Monday, May 13, 2019

The Weekday Food Question - Cai Png is KING

Macro:

The trade war between China and the US escalated last night, with China erecting retaliatory tariffs against the US. President Trump blustered on Twitter. Stock markets worldwide fell.

Micro:

FrugalSingaporeGirl's food prejudices.

As I have stated in the introductory blog post, I fell victim to lifestyle creep over the years.

During at least the past 5 years, I was seldom satisfied with a simple, bare basics lunch. I feel compelled to eat something fanciful (double of the price of a cai png**?) - a Soup Spoon set meal (approx. SGD 10, USD 7.30), an entry-level restaurant noodle soup dish at Xin Wang (approx. SGD 13, USD 9.50), or a takeaway Cold Storage salad (approx. SGD 9, USD 6.60). If I eat cai png, I would forsake rice, ordering a lot of meat and vegetables to upgrade it to a low-carb meal. This approach inevitably cost a premium. If I ate at a cheap place like a non-air-conditioned hawker centre, I would round up the meal with a freshly squeezed fruit juice (approx. SGD 3, USD 2.20) to use up what I saved on the main meal/ compensate myself for eating at an uncomfortable location.

** Cai png, that humble meal consisting of a staple base of rice accompanied with a selection of pre-cooked vegetables/meat/fish/egg, had fallen so far below my radar that I nearly forgot that it can be a meal choice. It is the cheapest type of meal available and it offers good variety in terms of taste and nutrition. It is value for money.

Why have I grown to dislike the Cai Png?

Cai Png is not necessarily the healthiest food you can find
Because of white rice and palm oil. I have grown snobbish with the years and developed a disdain for white rice. It is too high-GI and contributes to weight gain. Sugars in refined white rice surge into the blood stream and wrecks havoc with the skin, causing collagen elastins to collapse. Palm oil is the other evil - hawkers not only use it liberally but also use the worst-quality, cheapest version they can get their hands on. Cai png is gross!

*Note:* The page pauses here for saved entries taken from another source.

`config.mk`:
```
export PLATFORM = sky130hd
export DESIGN_NAME = utf16_to_utf8_transcoder
export DESIGN_NICKNAME = d
export VERILOG_FILES = /design/src/sv/u16u8_pkg.sv /design/src/sv/utf16_to_utf8_transcoder.sv
export SDC_FILE = /design/constraint.sdc
export NUM_CORES = 1
export LEC_CHECK = 0
export BUFFER_PORTS_ARGS = -buffer_cell sky130_fd_sc_hd__buf_2
export CELL_PAD_IN_SITES_DETAIL_PLACEMENT = 1
export CELL_PAD_IN_SITES_GLOBAL_PLACEMENT = 2
export CORE_MARGIN = 3
export CORE_UTILIZATION = 35
export DETAILED_ROUTE_END_ITERATION = 8
export PLACE_DENSITY = 0.7
export SETUP_SLACK_MARGIN = 0.3
export SYNTH_ARGS = -nofsm -noshare
export SYNTH_HDL_FRONTEND = slang
export SYNTH_SLANG_ARGS = --single-unit
```
`constraint.sdc`:
```
create_clock -name clk -period 7.6 [get_ports clk]
set_clock_uncertainty 0.05 [all_clocks]
set_input_delay 1.52 -clock clk [delete_from_list [all_inputs] [get_ports clk]]
set_output_delay 1.52 -clock clk [all_outputs]
set_load 0.005 [all_outputs]
```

Cai Png is .... depressing
Nutritional considerations aside, cai-png is associated with a particular way of life in Singapore - the humble and the poor and the unglamorous. It is a fixture in the (not unfunny) stereotype of the fat and unattractive male office worker who buys cai png and eat it alone at his desk, spooning out of a styrofoam box in front of his computer. Lifestyle creep meant that I outgrew it. But being now determined to be humble (for blessed are the humble in spirit), I decide to fully embrace the cai png every lunch!

Intermittent Fasting promotes frugal eating

Since I started practising Intermittent Fasting after Chinese New Year, I am only eating two meals a day, breakfast and lunch over a 4-hour window. This opens up a leeway for me to eat starchier, more filling foods during these two meals. I have observed myself for the last two weeks after I reverted to cai png. My weight has been under excellent control - white rice during lunch has had no adverse impact.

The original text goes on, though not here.